Die Farbgestaltung erfüllt nicht nur einen dekorativen und emotionalen Zweck, nein sie kann auch Unzulänglichkeiten in der Architektur wegschummeln. Mit kleinen Tricks werden hohe Räume niedriger, niedrige Räume höher, kleine Räume größer und große Räume kleiner.

In Altbauten finden sich oft Deckenhöhen von über 3 Metern. Kräftige und dunkle Farben an der Decke schmälern die Deckenhöhe optisch, die Wände sollten dann in hellen Farben gehalten werden. Auch waagerechte, breite Streifen an der Wand reduzieren die Deckenhöhe optisch. Niedrige Zimmer, wie sie oft in alten Bauernhäusern zu finden sind, gewinnen durch einen Komplettanstrich in Weiß oder in einer sehr hellen Farbe an Raumhöhe. Auch warme Farben an den Wänden oder eine senkrecht gestreifte Tapete wirken optisch erhöhend, können aber den Raum insgesamt enger erscheinen lassen.

Große Räume vertragen warme, dunkle oder leuchtende Farben, wie zum Beispiel Rot in allen Schattierungen, aber auch Brauntöne sind denkbar. Tapeten mit großen Mustern oder Motiven verkleinern den Raum ebenfalls. Für einen kleinen Raum empfiehlt sich genau das Gegenteil: Helle oder weiße Wände sowie klein gemusterte Tapeten sorgen für optische Weite.
Ein Problem in Altbauten sind lange, dunkle und schmale Flure. Hier hilft nur eine Aufhellungskur. Ein kleiner Tipp: Wände in Längsrichtung weiß streichen, die Querwände dürfen auch in kräftigen, warmen Farben strahlen.

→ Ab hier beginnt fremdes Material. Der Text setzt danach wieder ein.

This design comes from an exercise in tuning for small area on the open sky130 flow, not from production work. At most, simulation tests tie the RTL to the original design; equivalence was not proved. Power and IR drop assume default switching activity.

== main ==
## strassenTop
module strassenTop (
    input  wire logic                                clk,
    input  wire logic                                reset,
    input  wire logic                                start,
    input  wire logic [3:0]                          mode,
    input  wire logic                                memWrite,
    input  wire logic                                memSelB,
    input  wire logic [strassenPkg::idxWidth-1:0]    memRow,
    input  wire logic [strassenPkg::idxWidth-1:0]    memCol,
    input  wire strassenPkg::elemT                   memData,
    input  wire logic [strassenPkg::addrWidth-1:0]   resultAddr,
    output logic                                     done,
    output strassenPkg::stateT                       state,
    output strassenPkg::resultT                      resultOut
);
==> module strassenControl, before the edit <==
module strassenControl (
    input  wire logic          clk,
    input  wire logic          reset,
    input  wire logic          start,
    input  wire logic [3:0]    mode,
    output logic               done,
    output logic               inBrute,      
    output strassenPkg::stateT state
);
    strassenPkg::stateT nextState;
    always_ff @(posedge clk or posedge reset) begin
        if (reset) state <= strassenPkg::stIdle;
        else       state <= nextState;
    end
    always_comb begin
        nextState = state;
        case (state)
            strassenPkg::stIdle:  if (start) nextState = strassenPkg::stCheck;
            strassenPkg::stCheck: begin
                if (mode == strassenPkg::modeBrute)
                    nextState = strassenPkg::stSel2;
                else if (mode == strassenPkg::modeStrassen)
                    nextState = strassenPkg::stSel4;
            end
            strassenPkg::stSel2:  nextState = strassenPkg::stBrute;
            strassenPkg::stBrute: nextState = strassenPkg::stLoadC;
            strassenPkg::stSel4:  nextState = strassenPkg::stSlice;
            strassenPkg::stSlice: nextState = strassenPkg::stCalc1;
            strassenPkg::stCalc1: nextState = strassenPkg::stCalc2;
            strassenPkg::stCalc2: nextState = strassenPkg::stComb1;
            strassenPkg::stComb1: nextState = strassenPkg::stComb2;
            strassenPkg::stComb2: nextState = strassenPkg::stLoadC;
            strassenPkg::stLoadC: nextState = strassenPkg::stDone;
            strassenPkg::stDone:  nextState = strassenPkg::stIdle;
            default:              nextState = strassenPkg::stIdle;
        endcase
    end
    assign inBrute = (state == strassenPkg::stBrute);
    assign done   = (state == strassenPkg::stDone);
endmodule
==> module matrixMemory, before the edit <==
module matrixMemory (
    input  wire logic                               clk,
    input  wire logic                               reset,
    input  wire logic                               memWrite,
    input  wire logic                               memSelB,     
    input  wire logic [strassenPkg::idxWidth-1:0]   memRow,
    input  wire logic [strassenPkg::idxWidth-1:0]   memCol,
    input  wire strassenPkg::elemT                  memData,
    input  wire strassenPkg::stateT                 state,
    input  wire logic                               inBrute,
    output logic [strassenPkg::matDim-1:0][strassenPkg::matDim-1:0][strassenPkg::elemWidth-1:0] visA,
    output logic [strassenPkg::matDim-1:0][strassenPkg::matDim-1:0][strassenPkg::elemWidth-1:0] visB,
    output logic                                    visValid,    
    output logic                                    vis2         
);
    logic [strassenPkg::matDim-1:0][strassenPkg::matDim-1:0][strassenPkg::elemWidth-1:0] memA, memB;
    logic [strassenPkg::matDim-1:0][strassenPkg::matDim-1:0][strassenPkg::elemWidth-1:0] snapA, snapB;
    logic snap2;
    always_ff @(posedge clk) snap2 <= inBrute;
    logic [strassenPkg::matDim-1:0][strassenPkg::matDim-1:0] weA, weB;
    always_comb begin
        for (int i = 0; i < strassenPkg::matDim; i++) begin
            for (int j = 0; j < strassenPkg::matDim; j++) begin
                weA[i][j] = memWrite && !memSelB && memRow == i && memCol == j;
                weB[i][j] = memWrite &&  memSelB && memRow == i && memCol == j;
            end
        end
    end
    always_ff @(posedge clk) begin
        for (int i = 0; i < strassenPkg::matDim; i++) begin
            for (int j = 0; j < strassenPkg::matDim; j++) begin
                if (weA[i][j]) memA[i][j] <= memData;
                if (weB[i][j]) memB[i][j] <= memData;
            end
        end
    end
    logic [3:0] ldSnapQ, ldVisQ;
    for (genvar q = 0; q < 4; q++) begin : g_ld
        strassenLoadDecode i_ld (.state(state), .ldSnap(ldSnapQ[q]), .ldVis(ldVisQ[q]));
    end
    always_ff @(posedge clk) begin
        for (int i = 0; i < strassenPkg::matDim; i++) begin
            if (ldSnapQ[i / 2])     snapA[i] <= memA[i];
            if (ldSnapQ[2 + i / 2]) snapB[i] <= memB[i];
            if (ldVisQ[i / 2])      visA[i]  <= snapA[i];
            if (ldVisQ[2 + i / 2])  visB[i]  <= snapB[i];
        end
        if (ldVisQ[0]) vis2 <= snap2;
    end
    always_ff @(posedge clk or posedge reset) begin
        if (reset)      visValid <= 1'b0;
        else if (ldVisQ[0]) visValid <= 1'b1;
    end
endmodule
==> module strassenLoadDecode, before the edit <==
module strassenLoadDecode (
    input  wire strassenPkg::stateT state,
    output logic                    ldSnap,
    output logic                    ldVis
);
    assign ldSnap = (state == strassenPkg::stSel2) || (state == strassenPkg::stSel4);
    assign ldVis  = (state == strassenPkg::stLoadC);
endmodule
==> module strassenTop, before the edit <==
module strassenTop (
    input  wire logic                                clk,
    input  wire logic                                reset,
    input  wire logic                                start,
    input  wire logic [3:0]                          mode,
    input  wire logic                                memWrite,
    input  wire logic                                memSelB,
    input  wire logic [strassenPkg::idxWidth-1:0]    memRow,
    input  wire logic [strassenPkg::idxWidth-1:0]    memCol,
    input  wire strassenPkg::elemT                   memData,
    input  wire logic [strassenPkg::addrWidth-1:0]   resultAddr,
    output logic                                     done,
    output strassenPkg::stateT                       state,
    output strassenPkg::resultT                      resultOut
);
    logic inBrute, visValid, vis2;
    logic [strassenPkg::matDim-1:0][strassenPkg::matDim-1:0][strassenPkg::elemWidth-1:0] visA, visB;
    strassenControl i_strassenControl (
        .clk    (clk),
        .reset  (reset),
        .start  (start),
        .mode   (mode),
        .done   (done),
        .inBrute (inBrute),
        .state  (state)
    );
    matrixMemory i_matrixMemory (
        .clk      (clk),
        .reset    (reset),
        .memWrite (memWrite),
        .memSelB  (memSelB),
        .memRow   (memRow),
        .memCol   (memCol),
        .memData  (memData),
        .state    (state),
        .inBrute  (inBrute),
        .visA     (visA),
        .visB     (visB),
        .visValid (visValid),
        .vis2     (vis2)
    );
    strassenDatapath i_strassenDatapath (
        .visA       (visA),
        .visB       (visB),
        .visValid   (visValid),
        .vis2       (vis2),
        .resultAddr (resultAddr),
        .resultOut  (resultOut)
    );
endmodule
export LEC_CHECK = 0
export CAP_MARGIN = 0
export CORE_MARGIN = 2
export CORE_UTILIZATION = 60
export GPL_TIMING_DRIVEN = 0
export SLEW_MARGIN = 0
export SYNTH_HIERARCHICAL = 1
create_clock -name core_clock -period 10.0 [get_ports {clk}]
standard.sh (not shown) runs the stock make flow with config.mk's settings and CLKGATE_MAP_FILE= SYNTH_SCRIPT=/design/flow/synth_recipe.tcl, a recipe that flattens the netlist after the stock synthesis.
==> flow/flow/run.sh <==
#!/bin/bash
# Standard layout, with two changes: the clock tree uses larger sink clusters and no
# dummy loads, and the port buffers are the smallest buffer cell.
set -euo pipefail
CTS="-sink_clustering_enable -repair_clock_nets -dont_use_dummy_load"
CTS="$CTS -sink_clustering_size ${FLOW_CTS_SIZE:-20} -sink_clustering_max_diameter ${FLOW_CTS_DIAM:-120}"
CTS="$CTS -buf_list sky130_fd_sc_hd__clkbuf_8"
bash standard.sh "CTS_ARGS=$CTS" "BUFFER_PORTS_ARGS=-buffer_cell sky130_fd_sc_hd__buf_1" finish > standard.log 2>&1
Here is what was changed in the inputs of the feature branch compared with main.
--- a/flow/design.v
+++ b/flow/design.v
@@ -253,13 +253,15 @@
 module strassenControl (
     input  wire logic          clk,
     input  wire logic          reset,
     input  wire logic          start,
     input  wire logic [3:0]    mode,
     output logic               done,
-    output logic               inBrute,      
+    output logic               ldSnap,       
+    output logic               ldVis,        
+    output logic               sel2,         
     output strassenPkg::stateT state
 );
     strassenPkg::stateT nextState;
     always_ff @(posedge clk or posedge reset) begin
         if (reset) state <= strassenPkg::stIdle;
         else       state <= nextState;
@@ -284,13 +286,15 @@
             strassenPkg::stComb2: nextState = strassenPkg::stLoadC;
             strassenPkg::stLoadC: nextState = strassenPkg::stDone;
             strassenPkg::stDone:  nextState = strassenPkg::stIdle;
             default:              nextState = strassenPkg::stIdle;
         endcase
     end
-    assign inBrute = (state == strassenPkg::stBrute);
+    assign sel2   = (state == strassenPkg::stSel2);
+    assign ldSnap = (state == strassenPkg::stSel2) || (state == strassenPkg::stSel4);
+    assign ldVis  = (state == strassenPkg::stLoadC);
     assign done   = (state == strassenPkg::stDone);
 endmodule
 `default_nettype wire
 `timescale 1ns/1ns
 `default_nettype none
 module matrixMemory (
@@ -298,23 +302,23 @@
     input  wire logic                               reset,
     input  wire logic                               memWrite,
     input  wire logic                               memSelB,     
     input  wire logic [strassenPkg::idxWidth-1:0]   memRow,
     input  wire logic [strassenPkg::idxWidth-1:0]   memCol,
     input  wire strassenPkg::elemT                  memData,
-    input  wire strassenPkg::stateT                 state,
-    input  wire logic                               inBrute,
+    input  wire logic                               ldSnap,
+    input  wire logic                               ldVis,
+    input  wire logic                               sel2,
     output logic [strassenPkg::matDim-1:0][strassenPkg::matDim-1:0][strassenPkg::elemWidth-1:0] visA,
     output logic [strassenPkg::matDim-1:0][strassenPkg::matDim-1:0][strassenPkg::elemWidth-1:0] visB,
     output logic                                    visValid,    
     output logic                                    vis2         
 );
     logic [strassenPkg::matDim-1:0][strassenPkg::matDim-1:0][strassenPkg::elemWidth-1:0] memA, memB;
     logic [strassenPkg::matDim-1:0][strassenPkg::matDim-1:0][strassenPkg::elemWidth-1:0] snapA, snapB;
     logic snap2;
-    always_ff @(posedge clk) snap2 <= inBrute;
     logic [strassenPkg::matDim-1:0][strassenPkg::matDim-1:0] weA, weB;
     always_comb begin
         for (int i = 0; i < strassenPkg::matDim; i++) begin
             for (int j = 0; j < strassenPkg::matDim; j++) begin
                 weA[i][j] = memWrite && !memSelB && memRow == i && memCol == j;
                 weB[i][j] = memWrite &&  memSelB && memRow == i && memCol == j;
@@ -326,38 +330,31 @@
             for (int j = 0; j < strassenPkg::matDim; j++) begin
                 if (weA[i][j]) memA[i][j] <= memData;
                 if (weB[i][j]) memB[i][j] <= memData;
             end
         end
     end
-    logic [3:0] ldSnapQ, ldVisQ;
-    for (genvar q = 0; q < 4; q++) begin : g_ld
-        strassenLoadDecode i_ld (.state(state), .ldSnap(ldSnapQ[q]), .ldVis(ldVisQ[q]));
+    always_ff @(posedge clk) begin
+        if (ldSnap) begin
+            snapA <= memA;
+            snapB <= memB;
+            snap2 <= sel2;
+        end
     end
     always_ff @(posedge clk) begin
-        for (int i = 0; i < strassenPkg::matDim; i++) begin
-            if (ldSnapQ[i / 2])     snapA[i] <= memA[i];
-            if (ldSnapQ[2 + i / 2]) snapB[i] <= memB[i];
-            if (ldVisQ[i / 2])      visA[i]  <= snapA[i];
-            if (ldVisQ[2 + i / 2])  visB[i]  <= snapB[i];
+        if (ldVis) begin
+            visA <= snapA;
+            visB <= snapB;
+            vis2 <= snap2;
         end
-        if (ldVisQ[0]) vis2 <= snap2;
     end
     always_ff @(posedge clk or posedge reset) begin
         if (reset)      visValid <= 1'b0;
-        else if (ldVisQ[0]) visValid <= 1'b1;
+        else if (ldVis) visValid <= 1'b1;
     end
 endmodule
-module strassenLoadDecode (
-    input  wire strassenPkg::stateT state,
-    output logic                    ldSnap,
-    output logic                    ldVis
-);
-    assign ldSnap = (state == strassenPkg::stSel2) || (state == strassenPkg::stSel4);
-    assign ldVis  = (state == strassenPkg::stLoadC);
-endmodule
 `default_nettype wire
 `timescale 1ns/1ns
 `default_nettype none
 module strassenTop (
     input  wire logic                                clk,
     input  wire logic                                reset,
@@ -370,33 +367,36 @@
     input  wire strassenPkg::elemT                   memData,
     input  wire logic [strassenPkg::addrWidth-1:0]   resultAddr,
     output logic                                     done,
     output strassenPkg::stateT                       state,
     output strassenPkg::resultT                      resultOut
 );
-    logic inBrute, visValid, vis2;
+    logic ldSnap, ldVis, sel2, visValid, vis2;
     logic [strassenPkg::matDim-1:0][strassenPkg::matDim-1:0][strassenPkg::elemWidth-1:0] visA, visB;
     strassenControl i_strassenControl (
         .clk    (clk),
         .reset  (reset),
         .start  (start),
         .mode   (mode),
         .done   (done),
-        .inBrute (inBrute),
+        .ldSnap (ldSnap),
+        .ldVis  (ldVis),
+        .sel2   (sel2),
         .state  (state)
     );
     matrixMemory i_matrixMemory (
         .clk      (clk),
         .reset    (reset),
         .memWrite (memWrite),
         .memSelB  (memSelB),
         .memRow   (memRow),
         .memCol   (memCol),
         .memData  (memData),
-        .state    (state),
-        .inBrute  (inBrute),
+        .ldSnap   (ldSnap),
+        .ldVis    (ldVis),
+        .sel2     (sel2),
         .visA     (visA),
         .visB     (visB),
         .visValid (visValid),
         .vis2     (vis2)
     );
     strassenDatapath i_strassenDatapath (
==> results.txt <==
Comparing the feature branch and main, the higher synthesized-area fraction occupied by and/or/nand/nor cells was measured on main.
On setup clock skew after layout, the feature branch and main are basically level.
Lower peak supply drop was reported by the feature branch, not main.
Mean number of vias per cell for the feature branch: about 1.1% down relative to main
Compare the feature branch and main | area after synthesis higher: main
Any difference in core occupancy in the finished layout between main and the feature branch is small enough to ignore.
Summary of the feature branch over main: final worst slack essentially unchanged; combinational share of power went up 3.0 points; post-route cell area has decreased; power of the combinational group went up by about 20%; total power rose 0.11 mW.
The feature branch: hold slack 0.0038 ns below main
No functional check of the RTL was part of main.

separate check: timing with driven ports:
The flow's constraints put no driver on any port. The routed layouts listed below were extracted and timed again, unchanged, in two steps. Step 1, drivers: a clkbuf_16 drives clk and a buf_2 each remaining input, both assumed. Step 2 also shifts input and output timing later by t, the mid clock arrival at the registers, as if the neighbouring blocks saw the same clock. Slacks: ideal ports / drivers / drivers and shift; pairs: ideal ports / drivers.
run | t (ns) | slack for setup (ns) | worst setup path at the end | latest minus earliest clock arrival (ns)
main | 0.578 | 0.202 / 0.170 / 0.170 | input to output | 0.043 / 0.042
the feature branch | 0.593 | 0.205 / 0.180 / 0.180 | input to output | 0.044 / 0.045
After both steps every run listed still meets setup and hold. The setup slack of main, which loses most, moves by -0.032 ns with the drivers and by -0.032 ns with both steps.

Ebenfalls ein optischer Störfaktor in alten Häusern sind zahlreiche Türen und Fenster an unterschiedlichen Stellen im Raum. Solche Räume wirken zerrissen und auch das Auge findet keinen richtigen Halt. Abhilfe schafft man, indem man Türen und Fenster in der gleichen Farbe, wie die Wand streicht.

Dachschrägen gehören ebenfalls zu den Wandflächen, die mit Bedacht behandelt werden sollten. Die Schräge sollte nicht optisch hervorgehoben, sondern kaschiert werden. Ein einheitlicher Farbton löst dieses Problem, ob dunkel oder hell, das entscheidet die Raumgröße.